[[ DATA SECTION, beginning ]]

## src/rtl/l2_pkg.sv

```systemverilog
// Shared types for the set-associative L2: line coherence states, the latched
// bus request flags and the controller state encoding.
package l2_pkg;

    typedef enum logic [1:0] {
        L2_I = 2'd0,
        L2_C = 2'd1,
        L2_D = 2'd2
    } l2_state_t;

    // Request attributes that survive past the bus handshake.
    typedef struct packed {
        logic rw;
    } bus_req_t;

    typedef enum logic [2:0] {
        StIdle,
        StLookup,
        StWb,
        StFillReq,
        StFillWait,
        StResp
    } l2_fsm_t;

endpackage

```

## src/rtl/l2_assoc_array.sv

```systemverilog
// Line storage for SETS x WAYS lines plus one round-robin pointer per set.
// Lookup is combinational; the single write port and pointer advance are
// registered.
module l2_assoc_array
    import l2_pkg::*;
#(
    parameter int unsigned INDEX_BITS = 4,
    parameter int unsigned TAG_BITS   = 2,
    parameter int unsigned WAYS       = 2,
    parameter int unsigned LINE_BITS  = 1,
    parameter int unsigned WAY_BITS   = (WAYS > 1) ? $clog2(WAYS) : 1
) (
    input  logic                  clk_i,
    input  logic                  reset_i,
    // lookup port
    input  logic [INDEX_BITS-1:0] rd_index_i,
    input  logic [TAG_BITS-1:0]   rd_tag_i,
    output logic [WAYS-1:0]       hit_vec_o,
    output logic [WAY_BITS-1:0]   hit_way_o,
    output logic [LINE_BITS-1:0]  hit_data_o,
    output logic [WAY_BITS-1:0]   victim_way_o,
    output logic                  victim_rr_o,
    output l2_state_t             victim_state_o,
    output logic [TAG_BITS-1:0]   victim_tag_o,
    output logic [LINE_BITS-1:0]  victim_data_o,
    // write port
    input  logic                  we_i,
    input  logic [INDEX_BITS-1:0] wr_index_i,
    input  logic [WAY_BITS-1:0]   wr_way_i,
    input  l2_state_t             wr_state_i,
    input  logic [TAG_BITS-1:0]   wr_tag_i,
    input  logic [LINE_BITS-1:0]  wr_data_i,
    // round-robin pointer advance
    input  logic                  ptr_adv_i,
    input  logic [INDEX_BITS-1:0] ptr_index_i
);

    localparam int unsigned SETS = 1 << INDEX_BITS;

    typedef struct packed {
        l2_state_t             state;
        logic [TAG_BITS-1:0]   tag;
        logic [LINE_BITS-1:0]  data;
    } line_t;

    line_t               lines_q [SETS][WAYS];
    logic [WAY_BITS-1:0] ptr_q   [SETS];
    logic [WAY_BITS-1:0] victim_way;
    line_t               wr_line;
    line_t               victim_line;

    // Tag compare across the set and victim choice (lowest invalid way, else pointer).
    always_comb begin
        hit_vec_o   = '0;
        hit_way_o   = '0;
        hit_data_o  = '0;
        victim_rr_o = 1'b1;
        victim_way  = ptr_q[rd_index_i];
        // Descending scan so the lowest-numbered matching way wins.
        for (int w = int'(WAYS) - 1; w >= 0; w--) begin
            if (lines_q[rd_index_i][w].state == L2_I) begin
                victim_rr_o = 1'b0;
                victim_way  = WAY_BITS'(w);
            end else if (lines_q[rd_index_i][w].tag == rd_tag_i) begin
                hit_vec_o[w] = 1'b1;
                hit_way_o    = WAY_BITS'(w);
                hit_data_o   = lines_q[rd_index_i][w].data;
            end
        end
        victim_line    = lines_q[rd_index_i][victim_way];
        victim_way_o   = victim_way;
        victim_state_o = victim_line.state;
        victim_tag_o   = victim_line.tag;
        victim_data_o  = victim_line.data;
    end

    // Pack the write port into one line record.
    always_comb begin
        wr_line = '{state: wr_state_i, tag: wr_tag_i, data: wr_data_i};
    end

    // Storage update; reset invalidates every line and rewinds every pointer.
    always_ff @(posedge clk_i) begin
        if (reset_i) begin
            for (int s = 0; s < int'(SETS); s++) begin
                ptr_q[s] <= '0;
                for (int w = 0; w < int'(WAYS); w++) begin
                    lines_q[s][w] <= '{state: L2_I, tag: '0, data: '0};
                end
            end
        end else begin
            if (we_i) begin
                lines_q[wr_index_i][wr_way_i] <= wr_line;
            end
            if (ptr_adv_i) begin
                // WAYS is a power of two, so plain increment wraps mod WAYS.
                ptr_q[ptr_index_i] <= (WAYS > 1) ? ptr_q[ptr_index_i] + WAY_BITS'(1) : '0;
            end
        end
    end

endmodule

```

## src/rtl/l2_assoc_cache.sv

```systemverilog
// N-way set-associative write-back L2. One outstanding line request from the
// bus; misses write back a dirty victim, then fill (reads) or install the
// full-line write directly.
module l2_assoc_cache
    import l2_pkg::*;
#(
    parameter int unsigned ADDR_BITS  = 6,
    parameter int unsigned INDEX_BITS = 4,
    parameter int unsigned WAYS       = 2,
    parameter int unsigned LINE_BITS  = 1,
    parameter int unsigned CNT_BITS   = 16
) (
    input  logic                 clk_i,
    input  logic                 reset_i,
    input  logic                 l2_req_valid_i,
    output logic                 l2_req_ready_o,
    input  logic [ADDR_BITS-1:0] l2_req_addr_i,
    input  logic                 l2_req_rw_i,
    input  logic [LINE_BITS-1:0] l2_req_data_i,
    output logic                 l2_resp_valid_o,
    output logic [LINE_BITS-1:0] l2_resp_data_o,
    output logic                 mem_req_valid_o,
    output logic                 mem_req_rw_o,
    output logic [ADDR_BITS-1:0] mem_req_addr_o,
    output logic [LINE_BITS-1:0] mem_req_data_o,
    input  logic                 mem_req_ready_i,
    input  logic                 mem_resp_valid_i,
    input  logic [LINE_BITS-1:0] mem_resp_data_i,
    output logic [CNT_BITS-1:0]  hit_count_o,
    output logic [CNT_BITS-1:0]  miss_count_o
);

    localparam int unsigned TAG_BITS = ADDR_BITS - INDEX_BITS;
    localparam int unsigned WAY_BITS = (WAYS > 1) ? $clog2(WAYS) : 1;

    l2_fsm_t              state_q;
    bus_req_t             req_q;
    logic [ADDR_BITS-1:0] addr_q;
    logic [LINE_BITS-1:0] data_q;
    logic [WAY_BITS-1:0]  victim_way_q;

    logic                 ready_q;
    logic                 resp_valid_q;
    logic [LINE_BITS-1:0] resp_data_q;
    logic                 mreq_valid_q;
    logic                 mreq_rw_q;
    logic [ADDR_BITS-1:0] mreq_addr_q;
    logic [LINE_BITS-1:0] mreq_data_q;
    logic [CNT_BITS-1:0]  hit_cnt_q;
    logic [CNT_BITS-1:0]  miss_cnt_q;

    logic [INDEX_BITS-1:0] index;
    logic [TAG_BITS-1:0]   tag;
    logic [WAYS-1:0]       hit_vec;
    logic                  hit;
    logic [WAY_BITS-1:0]   hit_way;
    logic [LINE_BITS-1:0]  hit_data;
    logic [WAY_BITS-1:0]   victim_way;
    logic                  victim_rr;
    l2_state_t             victim_state;
    logic [TAG_BITS-1:0]   victim_tag;
    logic [LINE_BITS-1:0]  victim_data;

    logic                  arr_we;
    logic [WAY_BITS-1:0]   arr_way;
    l2_state_t             arr_state;
    logic [LINE_BITS-1:0]  arr_data;
    logic                  ptr_adv;

    assign index = addr_q[INDEX_BITS-1:0];
    assign tag   = addr_q[ADDR_BITS-1:INDEX_BITS];
    assign hit   = |hit_vec;

    l2_assoc_array #(
        .INDEX_BITS (INDEX_BITS),
        .TAG_BITS   (TAG_BITS),
        .WAYS       (WAYS),
        .LINE_BITS  (LINE_BITS),
        .WAY_BITS   (WAY_BITS)
    ) u_array (
        .clk_i          (clk_i),
        .reset_i        (reset_i),
        .rd_index_i     (index),
        .rd_tag_i       (tag),
        .hit_vec_o      (hit_vec),
        .hit_way_o      (hit_way),
        .hit_data_o     (hit_data),
        .victim_way_o   (victim_way),
        .victim_rr_o    (victim_rr),
        .victim_state_o (victim_state),
        .victim_tag_o   (victim_tag),
        .victim_data_o  (victim_data),
        .we_i           (arr_we),
        .wr_index_i     (index),
        .wr_way_i       (arr_way),
        .wr_state_i     (arr_state),
        .wr_tag_i       (tag),
        .wr_data_i      (arr_data),
        .ptr_adv_i      (ptr_adv),
        .ptr_index_i    (index)
    );

    // Array write and pointer strobes, decoded from the current state.
    always_comb begin
        arr_we    = 1'b0;
        arr_way   = victim_way_q;
        arr_state = L2_D;
        arr_data  = data_q;
        ptr_adv   = 1'b0;
        unique case (state_q)
            StLookup: begin
                if (hit) begin
                    arr_we  = req_q.rw;
                    arr_way = hit_way;
                end else begin
                    // Filling an invalid way leaves the pointer alone.
                    ptr_adv = victim_rr;
                    if (req_q.rw && victim_state != L2_D) begin
                        arr_we  = 1'b1;
                        arr_way = victim_way;
                    end
                end
            end
            // mem_req_valid is held high for the whole of StWb.
            StWb: arr_we = req_q.rw && mem_req_ready_i;
            StFillWait: begin
                arr_we    = mem_resp_valid_i;
                arr_state = L2_C;
                arr_data  = mem_resp_data_i;
            end
            default: ;
        endcase
    end

    // Controller: request latch, memory handshake, counters and registered outputs.
    always_ff @(posedge clk_i) begin
        if (reset_i) begin
            state_q      <= StIdle;
            req_q        <= '0;
            addr_q       <= '0;
            data_q       <= '0;
            victim_way_q <= '0;
            ready_q      <= 1'b0;
            resp_valid_q <= 1'b0;
            resp_data_q  <= '0;
            mreq_valid_q <= 1'b0;
            mreq_rw_q    <= 1'b0;
            mreq_addr_q  <= '0;
            mreq_data_q  <= '0;
            hit_cnt_q    <= '0;
            miss_cnt_q   <= '0;
        end else begin
            resp_valid_q <= 1'b0;
            case (state_q)
                StIdle: begin
                    if (ready_q && l2_req_valid_i) begin
                        req_q.rw <= l2_req_rw_i;
                        addr_q   <= l2_req_addr_i;
                        data_q   <= l2_req_data_i;
                        ready_q  <= 1'b0;
                        state_q  <= StLookup;
                    end else begin
                        ready_q <= 1'b1;
                    end
                end
                StLookup: begin
                    if (hit) begin
                        if (hit_cnt_q != '1) hit_cnt_q <= hit_cnt_q + 1'b1;
                        resp_data_q  <= req_q.rw ? data_q : hit_data;
                        resp_valid_q <= 1'b1;
                        state_q      <= StResp;
                    end else begin
                        if (miss_cnt_q != '1) miss_cnt_q <= miss_cnt_q + 1'b1;
                        victim_way_q <= victim_way;
                        if (victim_state == L2_D) begin
                            mreq_valid_q <= 1'b1;
                            mreq_rw_q    <= 1'b1;
                            mreq_addr_q  <= {victim_tag, index};
                            mreq_data_q  <= victim_data;
                            state_q      <= StWb;
                        end else if (req_q.rw) begin
                            resp_data_q  <= data_q;
                            resp_valid_q <= 1'b1;
                            state_q      <= StResp;
                        end else begin
                            mreq_valid_q <= 1'b1;
                            mreq_rw_q    <= 1'b0;
                            mreq_addr_q  <= addr_q;
                            state_q      <= StFillReq;
                        end
                    end
                end
                StWb: begin
                    if (mem_req_ready_i) begin
                        if (req_q.rw) begin
                            mreq_valid_q <= 1'b0;
                            resp_data_q  <= data_q;
                            resp_valid_q <= 1'b1;
                            state_q      <= StResp;
                        end else begin
                            // Valid stays high; the fill request follows back to back.
                            mreq_rw_q   <= 1'b0;
                            mreq_addr_q <= addr_q;
                            state_q     <= StFillReq;
                        end
                    end
                end
                StFillReq: begin
                    if (mem_req_ready_i) begin
                        mreq_valid_q <= 1'b0;
                        state_q      <= StFillWait;
                    end
                end
                StFillWait: begin
                    if (mem_resp_valid_i) begin
                        resp_data_q  <= mem_resp_data_i;
                        resp_valid_q <= 1'b1;
                        state_q      <= StResp;
                    end
                end
                StResp: begin
                    ready_q <= 1'b1;
                    state_q <= StIdle;
                end
                default: state_q <= StIdle;
            endcase
        end
    end

    assign l2_req_ready_o  = ready_q;
    assign l2_resp_valid_o = resp_valid_q;
    assign l2_resp_data_o  = resp_data_q;
    assign mem_req_valid_o = mreq_valid_q;
    assign mem_req_rw_o    = mreq_rw_q;
    assign mem_req_addr_o  = mreq_addr_q;
    assign mem_req_data_o  = mreq_data_q;
    assign hit_count_o     = hit_cnt_q;
    assign miss_count_o    = miss_cnt_q;

endmodule

```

[[ DATA SECTION, end ]]

## BRIEF
The answer consists of every line above in which the word "StWb" occurs.

## YOUR RESPONSE
        StWb,
            // mem_req_valid is held high for the whole of StWb.
            StWb: arr_we = req_q.rw && mem_req_ready_i;
                            state_q      <= StWb;
                StWb: begin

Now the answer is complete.